Agência afirmou que vai acompanhar a transição após decisão do TJ-RJ

Foto: Reprodução

 

A Agência Nacional de Telecomunicações (Anatel) afirmou nesta terça-feira (25) que a falência da Oi não deve provocar interrupção imediata dos serviços essenciais prestados pela operadora. A manifestação ocorreu após o Tribunal de Justiça do Rio de Janeiro (TJ-RJ) decretar a falência definitiva da antiga supertele nacional.

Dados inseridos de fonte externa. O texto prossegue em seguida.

$ cat config.mk
export PLATFORM = sky130hd
export DESIGN_NAME = mf_sorter
export DESIGN_NICKNAME = d
export VERILOG_FILES = /design/src/rtl/core/mf_pkg.sv /design/src/rtl/core/mf_sorter.sv
export SDC_FILE = /design/constraint.sdc
export NUM_CORES = 1
export LEC_CHECK = 0
export BUFFER_PORTS_ARGS = -buffer_cell sky130_fd_sc_hd__buf_2
export CAP_MARGIN = 10
export CORE_MARGIN = 1
export CORE_UTILIZATION = 50
export CTS_BUF_LIST = sky130_fd_sc_hd__clkbuf_8
export CTS_CLUSTER_DIAMETER = 100
export DETAILED_ROUTE_END_ITERATION = 10
export PLACE_DENSITY = 0.73
export RECOVER_POWER = 25
export SLEW_MARGIN = 20
export SYNTH_ARGS = -nofsm -noshare
export SYNTH_HDL_FRONTEND = slang
export SYNTH_SLANG_ARGS = --single-unit
$ cat constraint.sdc
create_clock -name clk -period 10.53 [get_ports clk]
set_clock_uncertainty 0.05 [all_clocks]
set_input_delay 0 -clock clk [delete_from_list [all_inputs] [get_ports clk]]
set_output_delay 0 -clock clk [all_outputs]
set_load 0.005 [all_outputs]
--- src/rtl/core/mbrc_pkg.sv ---
package mbrc_pkg;

	localparam int CFG_IDX_W = 2;

	localparam logic [CFG_IDX_W-1:0] CFG_SLAVE_ADDRESS  = 2'd0;
	localparam logic [CFG_IDX_W-1:0] CFG_FUNCTION_CODE  = 2'd1;
	localparam logic [CFG_IDX_W-1:0] CFG_REGISTER_COUNT = 2'd2;

	localparam logic [7:0] SLAVE_ADDRESS_RST  = 8'd1;
	localparam logic [7:0] FUNCTION_CODE_RST  = 8'd3;
	localparam logic [6:0] REGISTER_COUNT_RST = 7'd1;

	localparam logic [15:0] CRC_PRESET = 16'hFFFF;
	localparam logic [15:0] CRC_POLY   = 16'hA001;

	localparam logic KIND_WORD   = 1'b0;
	localparam logic KIND_STATUS = 1'b1;

	localparam logic [1:0] ST_OK         = 2'd0;
	localparam logic [1:0] ST_CRC_BAD    = 2'd1;
	localparam logic [1:0] ST_HEADER_BAD = 2'd2;
	localparam logic [1:0] ST_LENGTH_BAD = 2'd3;

	localparam logic [7:0] POS_MAX = 8'd255;

	typedef struct packed {
		logic [7:0] rx_byte;
		logic       end_of_frame;
	} in_t;

	typedef struct packed {
		logic        result_kind;
		logic [6:0]  word_index;
		logic [15:0] word_value;
		logic [1:0]  status;
		logic        last;
	} out_t;

	typedef struct packed {
		logic [7:0] slave_address;
		logic [7:0] function_code;
		logic [6:0] register_count;
	} cfg_t;

	function automatic logic [15:0] crc_feed(input logic [15:0] crc, input logic [7:0] b);
		logic [15:0] c;
		logic        lsb;
		c = crc ^ {8'd0, b};
		for (int i = 0; i < 8; i++) begin
			lsb = c[0];
			c = {1'b0, c[15:1]};
			if (lsb) begin
				c = c ^ CRC_POLY;
			end
		end
		return c;
	endfunction

endpackage
`src/nssd_pkg.sv`:
```
// Package: display mode codes, segment patterns and divider reciprocals for the digit encoder.
package nssd_pkg;

	typedef logic [1:0] mode_t;
	typedef logic [6:0] seg_t;

	localparam mode_t MODE_UNSIGNED = 2'd0;
	localparam mode_t MODE_SIGNED   = 2'd1;
	localparam mode_t MODE_HEX      = 2'd2;

	localparam seg_t PAT_BLANK = 7'h00;
	localparam seg_t PAT_MINUS = 7'h40;
	localparam seg_t PAT_E     = 7'h79;

	// floor(n / D) == (n * M) >> S for every 16-bit n
	localparam logic [15:0] RECIP_10    = 16'd52429;  // S = 19
	localparam logic [16:0] RECIP_100   = 17'd83887;  // S = 23
	localparam logic [16:0] RECIP_1000  = 17'd67109;  // S = 26
	localparam logic [16:0] RECIP_10000 = 17'd107375; // S = 30

	function automatic seg_t seg_of(logic [3:0] d);
		seg_t p;
		unique case (d)
			4'h0: p = 7'h3F;
			4'h1: p = 7'h06;
			4'h2: p = 7'h5B;
			4'h3: p = 7'h4F;
			4'h4: p = 7'h66;
			4'h5: p = 7'h6D;
			4'h6: p = 7'h7D;
			4'h7: p = 7'h07;
			4'h8: p = 7'h7F;
			4'h9: p = 7'h6F;
			4'hA: p = 7'h77;
			4'hB: p = 7'h7C;
			4'hC: p = 7'h39;
			4'hD: p = 7'h5E;
			4'hE: p = 7'h79;
			4'hF: p = 7'h71;
		endcase
		return p;
	endfunction

endpackage

```
`src/number_to_seven_segment_digits.sv`:
```
// Top level: 16-bit value to four seven-segment patterns, decimal or hex.
// Usage
//   Request channel: drive value and pulse start; a request is taken at every
//   rising edge with start high and busy low. busy never rises, so a new
//   request may be issued every cycle.
//   Result channel: strobe is high for one cycle while seg_thousands,
//   seg_hundreds, seg_tens, seg_ones and out_of_range hold the result. The
//   receiver cannot stall; each result is offered exactly once.
//   Config channel: cfg_data is written into the display mode register when
//   cfg_valid and cfg_ready are both high; cfg_ready is always high. Write it
//   only while no request is in flight.
// Throughput
//   One request per cycle, set by the three-stage pipeline: input register,
//   reciprocal multipliers for /10, /100, /1000, /10000, then digit
//   extraction, blanking and segment lookup into the result register; strobe
//   rises once the request has passed all three registers.
// Reset
//   arst_n low clears the pipeline valid bits and sets the mode to unsigned
//   decimal; requests in flight are dropped.
module number_to_seven_segment_digits #(
	parameter int UNSIGNED_LIMIT = 9999
) (
	input  logic                clk,
	input  logic                arst_n,
	input  logic                start,
	output logic                busy,
	input  logic [15:0]         value,
	input  logic                cfg_valid,
	output logic                cfg_ready,
	input  nssd_pkg::mode_t     cfg_data,
	output logic                strobe,
	output nssd_pkg::seg_t      seg_thousands,
	output nssd_pkg::seg_t      seg_hundreds,
	output nssd_pkg::seg_t      seg_tens,
	output nssd_pkg::seg_t      seg_ones,
	output logic                out_of_range
);
	import nssd_pkg::*;

	localparam logic [15:0] LIMIT = 16'(UNSIGNED_LIMIT);

	// Low digit of n given q = n / 10: n - 10 * q, built from shifts.
	function automatic logic [3:0] low_digit(logic [15:0] n, logic [15:0] q);
		logic [15:0] r;
		r = n - ((q << 3) + (q << 1));
		return r[3:0];
	endfunction

	mode_t mode_q;

	// Stage 1: captured request.
	logic        valid_s1;
	logic [15:0] value_s1;
	mode_t       mode_s1;

	// Stage 2: magnitude and its quotients.
	logic        valid_s2;
	mode_t       mode_s2;
	logic        neg_s2;
	logic        over_s2;
	logic [7:0]  byte_s2;
	logic [15:0] mag_s2;
	logic [12:0] q10_s2;
	logic [9:0]  q100_s2;
	logic [6:0]  q1000_s2;
	logic [2:0]  q10000_s2;

	logic        neg;
	logic [15:0] mag;
	logic [31:0] p10;
	logic [32:0] p100, p1000, p10000;

	logic [3:0]  d0, d1, d2, d3;
	seg_t        th_d, hu_d, te_d, on_d;
	logic        oor_d;

	assign busy      = 1'b0;
	assign cfg_ready = 1'b1;

	always_ff @(posedge clk or negedge arst_n) begin
		if (!arst_n) begin
			mode_q <= MODE_UNSIGNED;
		end else if (cfg_valid && cfg_ready) begin
			mode_q <= cfg_data;
		end
	end

	// Stage 1: take the request along with the mode it was issued under.
	always_ff @(posedge clk or negedge arst_n) begin
		if (!arst_n) begin
			valid_s1 <= 1'b0;
		end else begin
			valid_s1 <= start && !busy;
		end
	end

	always_ff @(posedge clk) begin
		if (start && !busy) begin
			value_s1 <= value;
			mode_s1  <= mode_q;
		end
	end

	// Negate in signed mode only; 0x8000 maps onto itself, i.e. 32768.
	assign neg    = (mode_s1 == MODE_SIGNED) && value_s1[15];
	assign mag    = neg ? (~value_s1 + 16'd1) : value_s1;
	assign p10    = 32'(mag) * 32'(RECIP_10);
	assign p100   = 33'(mag) * 33'(RECIP_100);
	assign p1000  = 33'(mag) * 33'(RECIP_1000);
	assign p10000 = 33'(mag) * 33'(RECIP_10000);

	// Stage 2: hold the quotients.
	always_ff @(posedge clk or negedge arst_n) begin
		if (!arst_n) begin
			valid_s2 <= 1'b0;
		end else begin
			valid_s2 <= valid_s1;
		end
	end

	always_ff @(posedge clk) begin
		if (valid_s1) begin
			mode_s2   <= mode_s1;
			neg_s2    <= neg;
			over_s2   <= value_s1 > LIMIT;
			byte_s2   <= value_s1[7:0];
			mag_s2    <= mag;
			q10_s2    <= p10[31:19];
			q100_s2   <= p100[32:23];
			q1000_s2  <= p1000[32:26];
			q10000_s2 <= p10000[32:30];
		end
	end

	// Stage 3: peel off the four decimal digits and pick the patterns.
	assign d0 = low_digit(mag_s2, 16'(q10_s2));
	assign d1 = low_digit(16'(q10_s2), 16'(q100_s2));
	assign d2 = low_digit(16'(q100_s2), 16'(q1000_s2));
	assign d3 = low_digit(16'(q1000_s2), 16'(q10000_s2));

	always_comb begin
		th_d  = PAT_BLANK;
		hu_d  = PAT_BLANK;
		te_d  = PAT_BLANK;
		on_d  = PAT_BLANK;
		oor_d = 1'b0;
		case (mode_s2)
			MODE_UNSIGNED: begin
				if (over_s2) begin
					th_d  = PAT_E;
					hu_d  = PAT_E;
					te_d  = PAT_E;
					on_d  = PAT_E;
					oor_d = 1'b1;
				end else begin
					th_d = seg_of(d3);
					hu_d = seg_of(d2);
					te_d = seg_of(d1);
					on_d = seg_of(d0);
				end
			end
			MODE_SIGNED: begin
				on_d = seg_of(d0);
				if (neg_s2) begin
					th_d = PAT_MINUS;
					hu_d = seg_of(d2);
					te_d = seg_of(d1);
				end else begin
					// blank leading positions while the value is short
					if (q1000_s2 != 7'd0) th_d = seg_of(d3);
					if (q100_s2 != 10'd0) hu_d = seg_of(d2);
					if (q10_s2 != 13'd0)  te_d = seg_of(d1);
				end
			end
			MODE_HEX: begin
				hu_d = seg_of(byte_s2[7:4]);
				te_d = seg_of(byte_s2[3:0]);
			end
			default: begin
				// unused mode: leave every position blank
			end
		endcase
	end

	always_ff @(posedge clk or negedge arst_n) begin
		if (!arst_n) begin
			strobe <= 1'b0;
		end else begin
			strobe <= valid_s2;
		end
	end

	always_ff @(posedge clk) begin
		if (valid_s2) begin
			seg_thousands <= th_d;
			seg_hundreds  <= hu_d;
			seg_tens      <= te_d;
			seg_ones      <= on_d;
			out_of_range  <= oor_d;
		end
	end

	// Every accepted request comes out on strobe once it has passed the pipeline.
	a_latency: assert property (@(posedge clk) disable iff (!arst_n)
		(start && !busy) |-> ##3 strobe)
		else $error("request did not produce a result after three cycles");

	// No rising strobe without a matching earlier request.
	a_no_phantom: assert property (@(posedge clk) disable iff (!arst_n)
		$rose(strobe) |-> $past(start && !busy, 3))
		else $error("result strobe without a matching request");

	// The error flag always comes with the error pattern in all four positions.
	a_err_pattern: assert property (@(posedge clk) disable iff (!arst_n)
		(strobe && out_of_range) |-> (seg_thousands == PAT_E && seg_hundreds == PAT_E
			&& seg_tens == PAT_E && seg_ones == PAT_E))
		else $error("out_of_range without the error pattern");

	// A minus sign leads only in signed mode and never with the error flag.
	a_minus_mode: assert property (@(posedge clk) disable iff (!arst_n)
		(valid_s2 && neg_s2) |-> (mode_s2 == MODE_SIGNED && !oor_d))
		else $error("negative magnitude outside signed mode");

endmodule

```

Em nota, a Anatel informou que a decisão judicial assegurou a continuidade dos serviços durante o período de transição e afirmou que manterá o acompanhamento da situação. “A Agência manterá o acompanhamento permanente da situação, com atenção especial aos serviços de relevante interesse social e às obrigações relacionadas à telefonia, aos códigos de emergência e de utilidade pública e às interconexões”, declarou.

O Ministério das Comunicações (MCom) também avaliou que a falência não significa uma interrupção imediata dos serviços. Segundo a pasta, nas áreas em que existe concorrência, a continuidade do atendimento pode ser garantida pelas demais operadoras.

Anatel e MCom informaram que aguardam o acesso à íntegra da decisão do TJ-RJ para avaliar os termos da falência e possíveis impactos sobre a prestação dos serviços. Os dois órgãos afirmaram ainda que continuarão acompanhando o processo de forma conjunta, com prioridade para a continuidade, a segurança e a proteção dos usuários.